Космический населённый пункт – в соответствие с Московским Транспортным Протоколом населённое людьми пространство в космосе, первичная единица расселения людей в пределах одной космической территории (город, поселение сельского типа, посёлок). Город (космической город, планета городского типа, планетарный мегаполис – уст.) – крупный (свыше 10 млн. человек) населённый пункт на каменной планете или на планете-океане, обладающей постоянной или временной атмосферой, пригодной для нахождения человека без скафандра.

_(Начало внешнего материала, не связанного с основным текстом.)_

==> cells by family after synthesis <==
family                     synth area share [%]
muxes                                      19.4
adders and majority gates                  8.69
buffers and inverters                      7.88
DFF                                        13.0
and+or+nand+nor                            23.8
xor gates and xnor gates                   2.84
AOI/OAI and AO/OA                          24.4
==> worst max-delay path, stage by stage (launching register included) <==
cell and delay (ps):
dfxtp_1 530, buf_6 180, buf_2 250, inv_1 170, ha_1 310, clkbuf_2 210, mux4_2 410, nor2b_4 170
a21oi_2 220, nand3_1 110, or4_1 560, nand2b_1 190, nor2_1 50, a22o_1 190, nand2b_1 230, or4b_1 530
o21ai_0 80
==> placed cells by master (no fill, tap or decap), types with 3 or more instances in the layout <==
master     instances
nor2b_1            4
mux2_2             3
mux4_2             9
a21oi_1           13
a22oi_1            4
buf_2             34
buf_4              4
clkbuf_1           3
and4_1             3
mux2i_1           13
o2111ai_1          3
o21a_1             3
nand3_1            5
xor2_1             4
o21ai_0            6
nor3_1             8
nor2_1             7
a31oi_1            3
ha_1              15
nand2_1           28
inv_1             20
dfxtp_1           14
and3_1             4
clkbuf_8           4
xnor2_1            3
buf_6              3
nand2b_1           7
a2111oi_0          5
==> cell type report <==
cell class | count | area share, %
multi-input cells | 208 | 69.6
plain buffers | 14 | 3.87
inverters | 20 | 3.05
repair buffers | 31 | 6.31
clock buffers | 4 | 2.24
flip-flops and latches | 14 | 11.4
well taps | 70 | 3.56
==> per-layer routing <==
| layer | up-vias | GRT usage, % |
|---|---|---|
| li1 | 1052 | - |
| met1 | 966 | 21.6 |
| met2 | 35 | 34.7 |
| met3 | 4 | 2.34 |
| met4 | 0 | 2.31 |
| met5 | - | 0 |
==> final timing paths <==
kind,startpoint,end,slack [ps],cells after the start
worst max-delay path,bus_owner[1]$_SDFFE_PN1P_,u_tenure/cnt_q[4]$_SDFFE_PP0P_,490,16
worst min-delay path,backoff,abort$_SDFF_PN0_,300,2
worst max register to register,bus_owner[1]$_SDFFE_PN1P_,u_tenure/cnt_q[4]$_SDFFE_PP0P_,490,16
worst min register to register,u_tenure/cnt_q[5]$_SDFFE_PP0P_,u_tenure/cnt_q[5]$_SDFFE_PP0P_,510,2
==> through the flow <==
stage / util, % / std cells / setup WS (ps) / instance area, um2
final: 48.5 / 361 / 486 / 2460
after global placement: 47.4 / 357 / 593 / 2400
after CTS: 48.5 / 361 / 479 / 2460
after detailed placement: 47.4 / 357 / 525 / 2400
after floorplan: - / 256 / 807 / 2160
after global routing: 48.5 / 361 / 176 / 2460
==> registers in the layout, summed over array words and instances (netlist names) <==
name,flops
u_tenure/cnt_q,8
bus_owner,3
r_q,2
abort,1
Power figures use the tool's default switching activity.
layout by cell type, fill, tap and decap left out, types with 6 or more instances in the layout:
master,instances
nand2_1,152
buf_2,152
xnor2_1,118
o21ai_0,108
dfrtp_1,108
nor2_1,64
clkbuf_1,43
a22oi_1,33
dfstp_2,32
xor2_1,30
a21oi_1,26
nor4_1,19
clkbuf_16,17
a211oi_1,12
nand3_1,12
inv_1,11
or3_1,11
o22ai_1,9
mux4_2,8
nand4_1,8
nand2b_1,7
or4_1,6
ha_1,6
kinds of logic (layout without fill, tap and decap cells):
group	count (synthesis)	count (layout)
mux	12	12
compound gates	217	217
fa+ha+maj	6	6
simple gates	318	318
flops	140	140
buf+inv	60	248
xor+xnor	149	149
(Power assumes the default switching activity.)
`src/rtl/fdc_fifo_pkg.sv`:
```
package fdc_fifo_pkg;

    localparam int FIFO_DEPTH   = 16;
    localparam int BYTE_W       = 8;
    localparam int OFS_W        = 3;

    localparam logic [2:0] OFS_OPER = 3'd2;
    localparam logic [2:0] OFS_STAT = 3'd4;
    localparam logic [2:0] OFS_DATA = 3'd5;
    localparam logic [2:0] OFS_DISK = 3'd7;

    localparam int OPER_RUN_BIT   = 2;
    localparam int RATE_RST_BIT   = 7;
    localparam int STAT_RDY_BIT   = 7;
    localparam int STAT_DIR_BIT   = 6;
    localparam int DISK_CHG_BIT   = 7;

    localparam logic [BYTE_W-1:0] OPER_RESET = 8'h04;

    typedef struct packed {
        logic rd_data;
        logic wr_data;
        logic wr_oper;
        logic wr_rate;
        logic wr_ctrl;
        logic soft_rst;
    } host_strobe_t;

    function automatic logic soft_reset_req(input logic wr_oper, input logic wr_rate,
                                            input logic [BYTE_W-1:0] wdata);
        return (wr_oper && !wdata[OPER_RUN_BIT]) || (wr_rate && wdata[RATE_RST_BIT]);
    endfunction

endpackage

```
`src/rtl/fdc_reg_decode.sv`:
```
module fdc_reg_decode
    import fdc_fifo_pkg::*;
#(
    parameter int W  = BYTE_W,
    parameter int AW = OFS_W
) (
    input  logic          clk,
    input  logic          rst,
    input  logic [AW-1:0] host_addr,
    input  logic          host_wr,
    input  logic          host_rd,
    input  logic [W-1:0]  host_wdata,
    input  logic          rqm,
    input  logic          dio,
    input  logic          data_avail,
    input  logic [W-1:0]  head_data,
    input  logic          disk_change,
    output host_strobe_t  strobe,
    output logic [W-1:0]  host_rdata,
    output logic [W-1:0]  op_reg,
    output logic [W-2:0]  rate_cfg,
    output logic [W-1:0]  ctrl_reg
);

    always_comb begin
        strobe          = '0;
        strobe.rd_data  = host_rd && (host_addr == OFS_DATA);
        strobe.wr_data  = host_wr && (host_addr == OFS_DATA);
        strobe.wr_oper  = host_wr && (host_addr == OFS_OPER);
        strobe.wr_rate  = host_wr && (host_addr == OFS_STAT);
        strobe.wr_ctrl  = host_wr && (host_addr == OFS_DISK);
        strobe.soft_rst = soft_reset_req(strobe.wr_oper, strobe.wr_rate, host_wdata);
    end

    always_ff @(posedge clk) begin
        if (rst) begin
            op_reg   <= OPER_RESET;
            rate_cfg <= '0;
            ctrl_reg <= '0;
        end else begin
            if (strobe.wr_oper) op_reg   <= host_wdata;
            if (strobe.wr_rate) rate_cfg <= host_wdata[W-2:0];
            if (strobe.wr_ctrl) ctrl_reg <= host_wdata;
        end
    end

    always_comb begin
        host_rdata = '0;
        case (host_addr)
            OFS_OPER: host_rdata = op_reg;
            OFS_STAT: begin
                host_rdata[STAT_RDY_BIT] = rqm;
                host_rdata[STAT_DIR_BIT] = dio;
            end
            OFS_DATA: host_rdata = (dio && data_avail) ? head_data : '0;
            OFS_DISK: host_rdata[DISK_CHG_BIT] = !disk_change;
            default:  host_rdata = '0;
        endcase
    end

endmodule

```
`src/rtl/fdc_mode_ctrl.sv`:
```
module fdc_mode_ctrl #(
    parameter int TW = 4
) (
    input  logic          clk,
    input  logic          rst,
    input  logic          soft_rst,
    input  logic          cfg_load,
    input  logic          cfg_fifo_en,
    input  logic [TW-1:0] cfg_thresh,
    input  logic          cfg_lock,
    output logic          fifo_en,
    output logic [TW-1:0] thr_code,
    output logic          lock
);

    always_ff @(posedge clk) begin
        if (rst) begin
            fifo_en  <= 1'b0;
            thr_code <= '0;
            lock     <= 1'b0;
        end else if (soft_rst) begin
            if (!lock) begin
                fifo_en  <= 1'b0;
                thr_code <= '0;
            end
        end else if (cfg_load) begin
            fifo_en  <= cfg_fifo_en;
            thr_code <= cfg_thresh;
            lock     <= cfg_lock;
        end
    end

    AST_LOCK_KEEPS_MODE: assert property (@(posedge clk) disable iff (rst)
        (soft_rst && lock) |=> ($stable(fifo_en) && $stable(thr_code)));

    AST_UNLOCKED_SRST_LEGACY: assert property (@(posedge clk) disable iff (rst)
        (soft_rst && !lock) |=> (!fifo_en && thr_code == '0));

endmodule

```
`src/rtl/fdc_fifo_core.sv`:
```
module fdc_fifo_core #(
    parameter int W     = 8,
    parameter int DEPTH = 16,
    localparam int PW   = $clog2(DEPTH),
    localparam int CW   = $clog2(DEPTH + 1)
) (
    input  logic          clk,
    input  logic          rst,
    input  logic          flush,
    input  logic          ovr_clr,
    input  logic          fifo_en,
    input  logic          push,
    input  logic          push_from_disk,
    input  logic [W-1:0]  push_data,
    input  logic          pop,
    input  logic          pop_from_disk,
    output logic [W-1:0]  head,
    output logic [CW-1:0] count,
    output logic          overrun
);

    logic [W-1:0]  mem [DEPTH];
    logic [PW-1:0] wr_ptr, rd_ptr;
    logic [CW-1:0] cap;
    logic          full, empty, do_push, do_pop, ovr_evt;

    assign cap     = fifo_en ? CW'(DEPTH) : CW'(1);
    assign full    = (count >= cap);
    assign empty   = (count == '0);
    assign do_push = push && !full;
    assign do_pop  = pop && !empty;
    assign ovr_evt = (push && full && push_from_disk) || (pop && empty && pop_from_disk);
    assign head    = mem[rd_ptr];

    function automatic logic [PW-1:0] bump(input logic [PW-1:0] p);
        return (p == PW'(DEPTH - 1)) ? '0 : p + 1'b1;
    endfunction

    always_ff @(posedge clk) begin
        if (rst || flush) begin
            wr_ptr <= '0;
            rd_ptr <= '0;
            count  <= '0;
        end else begin
            if (do_push) begin
                mem[wr_ptr] <= push_data;
                wr_ptr      <= bump(wr_ptr);
            end
            if (do_pop) rd_ptr <= bump(rd_ptr);
            case ({do_push, do_pop})
                2'b10:   count <= count + 1'b1;
                2'b01:   count <= count - 1'b1;
                default: count <= count;
            endcase
        end
    end

    always_ff @(posedge clk) begin
        if (rst || ovr_clr)        overrun <= 1'b0;
        else if (!flush && ovr_evt) overrun <= 1'b1;
    end

    AST_COUNT_BOUND: assert property (@(posedge clk) disable iff (rst)
        count <= CW'(DEPTH));

    AST_LEGACY_SINGLE: assert property (@(posedge clk) disable iff (rst)
        !fifo_en |-> (count <= CW'(1)));

    AST_OVR_STICKY: assert property (@(posedge clk) disable iff (rst)
        (overrun && !ovr_clr) |=> overrun);

    AST_NO_POP_EMPTY: assert property (@(posedge clk) disable iff (rst)
        (empty && !push && !flush) |=> (count == '0));

endmodule

```
`src/rtl/fdc_req_logic.sv`:
```
module fdc_req_logic #(
    parameter int DEPTH = 16,
    parameter int TW    = 4,
    localparam int CW   = $clog2(DEPTH + 1)
) (
    input  logic          clk,
    input  logic          rst,
    input  logic          fifo_en,
    input  logic          dio,
    input  logic [CW-1:0] count,
    input  logic [TW-1:0] thr_code,
    output logic          rqm
);

    logic [CW-1:0] free_slots, thr_m1;

    assign free_slots = CW'(DEPTH) - count;
    assign thr_m1     = CW'(thr_code);

    always_comb begin
        if (dio) rqm = fifo_en ? (count > thr_m1) : (count != '0);
        else     rqm = fifo_en ? (free_slots > thr_m1) : (count == '0);
    end

    AST_RQM_FULL_READ: assert property (@(posedge clk) disable iff (rst)
        (dio && fifo_en && count == CW'(DEPTH)) |-> rqm);

    AST_RQM_EMPTY_WRITE: assert property (@(posedge clk) disable iff (rst)
        (!dio && count == '0) |-> rqm);

endmodule

```
`src/rtl/fdc_host_fifo.sv`:
```
module fdc_host_fifo
    import fdc_fifo_pkg::*;
#(
    parameter int W     = BYTE_W,
    parameter int AW    = OFS_W,
    parameter int DEPTH = FIFO_DEPTH,
    localparam int TW   = $clog2(DEPTH),
    localparam int CW   = $clog2(DEPTH + 1)
) (
    input  logic          clk,
    input  logic          rst,
    input  logic [AW-1:0] host_addr,
    input  logic          host_wr,
    input  logic          host_rd,
    input  logic [W-1:0]  host_wdata,
    output logic [W-1:0]  host_rdata,
    input  logic          cfg_load,
    input  logic          cfg_fifo_en,
    input  logic [TW-1:0] cfg_thresh,
    input  logic          cfg_lock,
    input  logic          dir_to_host,
    input  logic          disk_push,
    input  logic [W-1:0]  disk_wdata,
    input  logic          disk_pop,
    output logic [W-1:0]  disk_rdata,
    input  logic          disk_change,
    output logic          rqm,
    output logic          dio,
    output logic          overrun,
    output logic [W-1:0]  op_reg,
    output logic [W-2:0]  rate_cfg,
    output logic [W-1:0]  ctrl_reg
);

    host_strobe_t  strobe;
    logic          fifo_en, lock;
    logic [TW-1:0] thr_code;
    logic [CW-1:0] count;
    logic          push, pop;
    logic [W-1:0]  push_data;

    assign dio       = dir_to_host;
    assign push      = dio ? disk_push : strobe.wr_data;
    assign push_data = dio ? disk_wdata : host_wdata;
    assign pop       = dio ? strobe.rd_data : disk_pop;

    fdc_reg_decode #(.W(W), .AW(AW)) u_decode (
        .clk, .rst, .host_addr, .host_wr, .host_rd, .host_wdata,
        .rqm, .dio, .data_avail(count != '0), .head_data(disk_rdata),
        .disk_change, .strobe, .host_rdata, .op_reg, .rate_cfg, .ctrl_reg
    );

    fdc_mode_ctrl #(.TW(TW)) u_mode (
        .clk, .rst, .soft_rst(strobe.soft_rst), .cfg_load, .cfg_fifo_en,
        .cfg_thresh, .cfg_lock, .fifo_en, .thr_code, .lock
    );

    fdc_fifo_core #(.W(W), .DEPTH(DEPTH)) u_core (
        .clk, .rst, .flush(strobe.soft_rst || cfg_load), .ovr_clr(strobe.soft_rst),
        .fifo_en, .push, .push_from_disk(dio), .push_data,
        .pop, .pop_from_disk(!dio), .head(disk_rdata), .count, .overrun
    );

    fdc_req_logic #(.DEPTH(DEPTH), .TW(TW)) u_req (
        .clk, .rst, .fifo_en, .dio, .count, .thr_code, .rqm
    );

    AST_HW_RESET_STATE: assert property (@(posedge clk)
        rst |=> (op_reg == OPER_RESET && !overrun && !fifo_en && count == '0));

endmodule

```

Имеет развитый комплекс хозяйства и экономики, является скоплением архитектурных и инженерных сооружений, обеспечивающих жизнеобеспечение населения. Города обычно подразделяются на районы (макрорайоны), дистрикты, территории или материки. Деревня (космическое сельское поселение) – населённый пункт подземного, купольного, купольно-кольцевого типа на карликовой планете, спутнике, астероиде, либо планете, непригодной для создания городского поселения населением меньше 10 млн. человек. Чаще термин применяется к населённым пунктам в звёздных системах, не имеющих городов. Нередко после терраформирования планеты сельское поселение может перейти в статус городского. Посёлок – населённый пункт на планете с временной атмосферой населением меньше 10 млн. человек, либо искусственно-построенный посёлок в открытом космосе (орбитальный, космический – межзвёздный – см. Посёлки на космических заводах и космоносцах). Статусом посёлка в соответствие с СМТП обладают также космические материки населением свыше 10 млн. человек.